From 2015, Rooster Teeth began to host the 2010 web series Death Battle!, in which pop culture icons would be pit against each other in a fight to the death and determine who would win and who would die based on research of the characters (notable examples include Optimus Prime against the RX-78 2 Gundam, RoboCop against the T-800 Terminator, and the Megazord against Voltron, amongst many others), using various distinctive animation styles (using 2D pixelated graphics, 3D computer-generated animation models or 2D traditionally animated rigs), and very rarely—live-action. Originally sponsored by Netflix (prior to the launch of the company's streaming service), hosted by Wizard, a.k.a. "Wiz" (voiced by series creator Ben B. Singer), a mad scientist with a robotic arm, and Boomstick (voiced by Chad James), an alcoholic country man with a shotgun for a leg, other content included animated fight shows without research called DBX (primarily hosted by Marshall, a.k.a. "Ringmaster" (voiced by Billy B. Burson III), a podcast, Death Battle Cast, and an informative show, Desk of Death Battle, hosted by Jocelyn the Intern (voiced by Lisa Foiles).

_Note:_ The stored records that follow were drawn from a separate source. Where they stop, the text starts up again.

## src/sv/ipf_pkg.sv

```systemverilog
`timescale 1ns / 1ps
// ---------------------------------------------------------------------------
// ipf_pkg: shared types for the image packet framer
// Byte kinds, register indexes, item and beat records, checksum adder.
// ---------------------------------------------------------------------------
package ipf_pkg;

  localparam int unsigned ByteW  = 8;
  localparam int unsigned KindW  = 3;
  localparam int unsigned CfgIdxW = 2;

  localparam logic [CfgIdxW-1:0] CFG_START_CODE = 2'd0;
  localparam logic [CfgIdxW-1:0] CFG_TRAIN_CODE = 2'd1;
  localparam logic [CfgIdxW-1:0] CFG_TEST_CODE  = 2'd2;

  localparam logic [ByteW-1:0] START_CODE_RST = 8'hFF;
  localparam logic [ByteW-1:0] TRAIN_CODE_RST = 8'h01;
  localparam logic [ByteW-1:0] TEST_CODE_RST  = 8'h02;

  localparam logic [ByteW-1:0] PIXEL_RESERVED = 8'hFF;
  localparam logic [ByteW-1:0] PIXEL_CLAMPED  = 8'hFE;

  typedef enum logic [KindW-1:0] {
    KIND_START    = 3'd0,
    KIND_MODE     = 3'd1,
    KIND_LABEL    = 3'd2,
    KIND_DATA     = 3'd3,
    KIND_CHECKSUM = 3'd4
  } kind_e;

  // one accepted pixel with everything its beats need
  typedef struct packed {
    logic             first;
    logic             last;
    logic [ByteW-1:0] start_code;
    logic [ByteW-1:0] mode_code;
    logic [ByteW-1:0] label;
    logic [ByteW-1:0] pixel;
    logic [ByteW-1:0] checksum;
  } item_t;

  typedef struct packed {
    logic [ByteW-1:0] data;
    kind_e            kind;
    logic             last;
  } beat_t;

  // 8-bit one's-complement add with end-around carry
  function automatic logic [ByteW-1:0] oc_add8(input logic [ByteW-1:0] a,
                                               input logic [ByteW-1:0] b);
    logic [ByteW:0] s;
    s = {1'b0, a} + {1'b0, b};
    return s[ByteW-1:0] + {{(ByteW-1){1'b0}}, s[ByteW]};
  endfunction

endpackage

```

## src/sv/ipf_sequencer.sv

```systemverilog
`timescale 1ns / 1ps
// ---------------------------------------------------------------------------
// ipf_sequencer: item register and beat sequencer
// Holds one framed pixel and walks its header, data and checksum beats.
// ---------------------------------------------------------------------------
module ipf_sequencer (
  input  logic           clk_i,
  input  logic           rst_ni,
  input  logic           load_i,
  input  ipf_pkg::item_t item_i,
  output logic           ready_o,
  input  logic           take_i,
  output logic           beat_valid_o,
  output ipf_pkg::beat_t beat_o
);

  logic           valid_q;
  ipf_pkg::kind_e phase_q;
  ipf_pkg::kind_e phase_next;
  ipf_pkg::item_t item_q;
  logic           beat_last;
  logic           advance;

  always_comb begin
    beat_o.kind = phase_q;
    beat_last   = 1'b0;
    phase_next  = ipf_pkg::KIND_DATA;
    unique case (phase_q)
      ipf_pkg::KIND_START: begin
        beat_o.data = item_q.start_code;
        phase_next  = ipf_pkg::KIND_MODE;
      end
      ipf_pkg::KIND_MODE: begin
        beat_o.data = item_q.mode_code;
        phase_next  = ipf_pkg::KIND_LABEL;
      end
      ipf_pkg::KIND_LABEL: begin
        beat_o.data = item_q.label;
        phase_next  = ipf_pkg::KIND_DATA;
      end
      ipf_pkg::KIND_DATA: begin
        beat_o.data = item_q.pixel;
        beat_last   = !item_q.last;
        phase_next  = ipf_pkg::KIND_CHECKSUM;
      end
      ipf_pkg::KIND_CHECKSUM: begin
        beat_o.data = item_q.checksum;
        beat_last   = 1'b1;
      end
      default: begin
        beat_o.data = item_q.checksum;
        beat_last   = 1'b1;
      end
    endcase
    beat_o.last = beat_last;
  end

  assign beat_valid_o = valid_q;
  assign advance      = valid_q && take_i;
  // a new pixel may enter while the last beat of the current one moves on
  assign ready_o      = !valid_q || (advance && beat_last);

  always_ff @(posedge clk_i or negedge rst_ni) begin
    if (!rst_ni) begin
      valid_q <= 1'b0;
      phase_q <= ipf_pkg::KIND_START;
    end else if (load_i) begin
      valid_q <= 1'b1;
      phase_q <= item_i.first ? ipf_pkg::KIND_START : ipf_pkg::KIND_DATA;
    end else if (advance) begin
      if (beat_last) begin
        valid_q <= 1'b0;
      end else begin
        phase_q <= phase_next;
      end
    end
  end

  always_ff @(posedge clk_i) begin
    if (load_i) begin
      item_q <= item_i;
    end
  end

endmodule

```

## src/sv/image_packet_framer.sv

```systemverilog
`timescale 1ns / 1ps
// ---------------------------------------------------------------------------
// image_packet_framer: pixel stream to serial packet framer
// Adds start, mode and label header bytes, clamps pixels, appends checksum.
// ---------------------------------------------------------------------------
// Usage:
//   s_axis carries one pixel per beat. tdata = {label_byte, pixel},
//   tuser = {train_mode, first_pixel}, tlast = last_pixel. label and
//   train_mode matter only on a first pixel.
//   m_axis carries one output byte per beat: tdata = byte, tuser = byte
//   kind (start, mode, label, data, checksum), tlast marks the final byte
//   caused by one input pixel.
//   A pixel yields one to five output beats, one per cycle while m_axis
//   is ready. The first output beat passes the item register, then the
//   output register. Plain pixels sustain one beat per cycle while m_axis
//   is ready; a first pixel adds start, mode and label beats and a last
//   pixel a checksum beat, as there is a single output byte lane. When m_axis
//   stalls, both registers hold and s_axis_tready drops unless the item
//   register is empty or its last beat leaves; nothing is lost. Reset
//   empties both registers, clears the running checksum and loads the
//   default codes (start 0xFF, train 0x01, test 0x02). Index 3 is ignored.
//   The config port is to be written only while the block is idle; unchecked.
// ---------------------------------------------------------------------------
module image_packet_framer (
  input  logic        clk_i,
  input  logic        rst_ni,
  // config write port
  input  logic        cfg_we_i,
  input  logic [1:0]  cfg_idx_i,
  input  logic [7:0]  cfg_wdata_i,
  // pixel input
  input  logic        s_axis_tvalid,
  output logic        s_axis_tready,
  input  logic [15:0] s_axis_tdata,   // [7:0] pixel, [15:8] label_byte
  input  logic [1:0]  s_axis_tuser,   // [0] first_pixel, [1] train_mode
  input  logic        s_axis_tlast,   // last_pixel
  // byte output
  output logic        m_axis_tvalid,
  input  logic        m_axis_tready,
  output logic [7:0]  m_axis_tdata,   // [7:0] out_byte
  output logic [2:0]  m_axis_tuser,   // [2:0] byte_kind
  output logic        m_axis_tlast    // run_last
);

  logic [ipf_pkg::ByteW-1:0] start_code_q;
  logic [ipf_pkg::ByteW-1:0] train_code_q;
  logic [ipf_pkg::ByteW-1:0] test_code_q;
  logic [ipf_pkg::ByteW-1:0] running_sum_q;
  logic [ipf_pkg::ByteW-1:0] running_sum_d;
  logic [ipf_pkg::ByteW-1:0] pixel_in;
  logic [ipf_pkg::ByteW-1:0] label_in;
  logic [ipf_pkg::ByteW-1:0] pixel_clamped;
  logic [ipf_pkg::ByteW-1:0] sum_base;
  logic                      first_in;
  logic                      train_in;
  logic                      in_accept;
  ipf_pkg::item_t            item_d;
  logic                      seq_ready;
  logic                      seq_take;
  logic                      beat_valid;
  ipf_pkg::beat_t            beat;
  logic                      out_valid_q;
  ipf_pkg::beat_t            out_q;

  // config registers
  always_ff @(posedge clk_i or negedge rst_ni) begin
    if (!rst_ni) begin
      start_code_q <= ipf_pkg::START_CODE_RST;
      train_code_q <= ipf_pkg::TRAIN_CODE_RST;
      test_code_q  <= ipf_pkg::TEST_CODE_RST;
    end else if (cfg_we_i) begin
      unique case (cfg_idx_i)
        ipf_pkg::CFG_START_CODE: start_code_q <= cfg_wdata_i;
        ipf_pkg::CFG_TRAIN_CODE: train_code_q <= cfg_wdata_i;
        ipf_pkg::CFG_TEST_CODE:  test_code_q  <= cfg_wdata_i;
        default: ;
      endcase
    end
  end

  assign pixel_in  = s_axis_tdata[7:0];
  assign label_in  = s_axis_tdata[15:8];
  assign first_in  = s_axis_tuser[0];
  assign train_in  = s_axis_tuser[1];
  assign in_accept = s_axis_tvalid && s_axis_tready;

  assign pixel_clamped = (pixel_in == ipf_pkg::PIXEL_RESERVED) ? ipf_pkg::PIXEL_CLAMPED
                                                               : pixel_in;
  // a first pixel restarts the sum from the label
  assign sum_base      = first_in ? label_in : running_sum_q;
  assign running_sum_d = ipf_pkg::oc_add8(sum_base, pixel_clamped);

  always_comb begin
    item_d.first      = first_in;
    item_d.last       = s_axis_tlast;
    item_d.start_code = start_code_q;
    item_d.mode_code  = train_in ? train_code_q : test_code_q;
    item_d.label      = label_in;
    item_d.pixel      = pixel_clamped;
    item_d.checksum   = running_sum_d;
  end

  always_ff @(posedge clk_i or negedge rst_ni) begin
    if (!rst_ni) begin
      running_sum_q <= '0;
    end else if (in_accept) begin
      running_sum_q <= running_sum_d;
    end
  end

  ipf_sequencer u_seq (
    .clk_i        (clk_i),
    .rst_ni       (rst_ni),
    .load_i       (in_accept),
    .item_i       (item_d),
    .ready_o      (seq_ready),
    .take_i       (seq_take),
    .beat_valid_o (beat_valid),
    .beat_o       (beat)
  );

  assign s_axis_tready = seq_ready;

  // output register takes a beat when empty or when its beat leaves
  assign seq_take = !out_valid_q || m_axis_tready;

  always_ff @(posedge clk_i or negedge rst_ni) begin
    if (!rst_ni) begin
      out_valid_q <= 1'b0;
    end else if (seq_take) begin
      out_valid_q <= beat_valid;
    end
  end

  always_ff @(posedge clk_i) begin
    if (seq_take && beat_valid) begin
      out_q <= beat;
    end
  end

  assign m_axis_tvalid = out_valid_q;
  assign m_axis_tdata  = out_q.data;
  assign m_axis_tuser  = out_q.kind;
  assign m_axis_tlast  = out_q.last;

endmodule

```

Following the rebranding of the parent YouTube channel ScrewAttack as "Death Battle" after the series on February 4, 2019, Amazon Prime Video sponsored two promotional episodes of the series in 2020 to promote the second season of The Boys, featuring the series' superhero group the Seven partake in a battle royale (with Billy Butcher), with The Boys character Black Noir joining as a guest host: Nathan Mitchell reprising his role from the live-action series, and impersonator voice actors voicing other characters from the series. Following these episodes, Noir became a reoccurring supporting character in the Death Battle! series, with a further promotional episode pitting Homelander (with Yong Yea reprising his role from the first sponsored Death Battle!) against Omni-Man from Invincible (another superhero series by Amazon Prime Video) being produced in 2022.

===SupePorn===
On October 3, 2020, Eric Kripke said that the in-universe pornographic superhero film scenes briefly glimpsed in the second season The Boys episode "Butcher, Baker, Candlestick Maker" had been produced in full, expressing interest in releasing them under the name Supe Porn to the website of the same name, registered to Sony Pictures, as well as supposedly requesting Seth Rogen, Evan Goldberg, Antony Starr and the other followers of his Twitter page to join him in petitioning Prime Video and Amazon Studios to allow the potential web series to be uploaded.

Following the airing of the third season episode "Glorious Five Year Plan", SupePorn.com was turned into a fictional sex toy online store where the Supe-themed dildos seen in the episode could be bought, before SupePorn.com was featured on the following episode, "The Last Time to Look on This World of Lies", as the site Crimson Countess used to host her cam girl business. At the bottom of the website there is a message saying that its contents are for entertainment purpose only and not actually for sale.

===Video games===
In June 2021, it was rumored that a tie-in video game of The Boys was in early development.

In 2026, a VR game The Boys: Trigger Warning was released, made in association with Sony. The viewpoint character of the game is Lucas Costa, a Vought IT technician who allies himself with the Boys to seek revenge on the Supe sitcom family The Armstrongs, using powers he gained after being injected with Compound V to save his life.

===Marketing===
Funko released Pop! Vinyl figures of Queen Maeve, A-Train, Billy Butcher, Hughie Campbell, Starlight, Homelander and Translucent in 2020, and the Deep in 2022.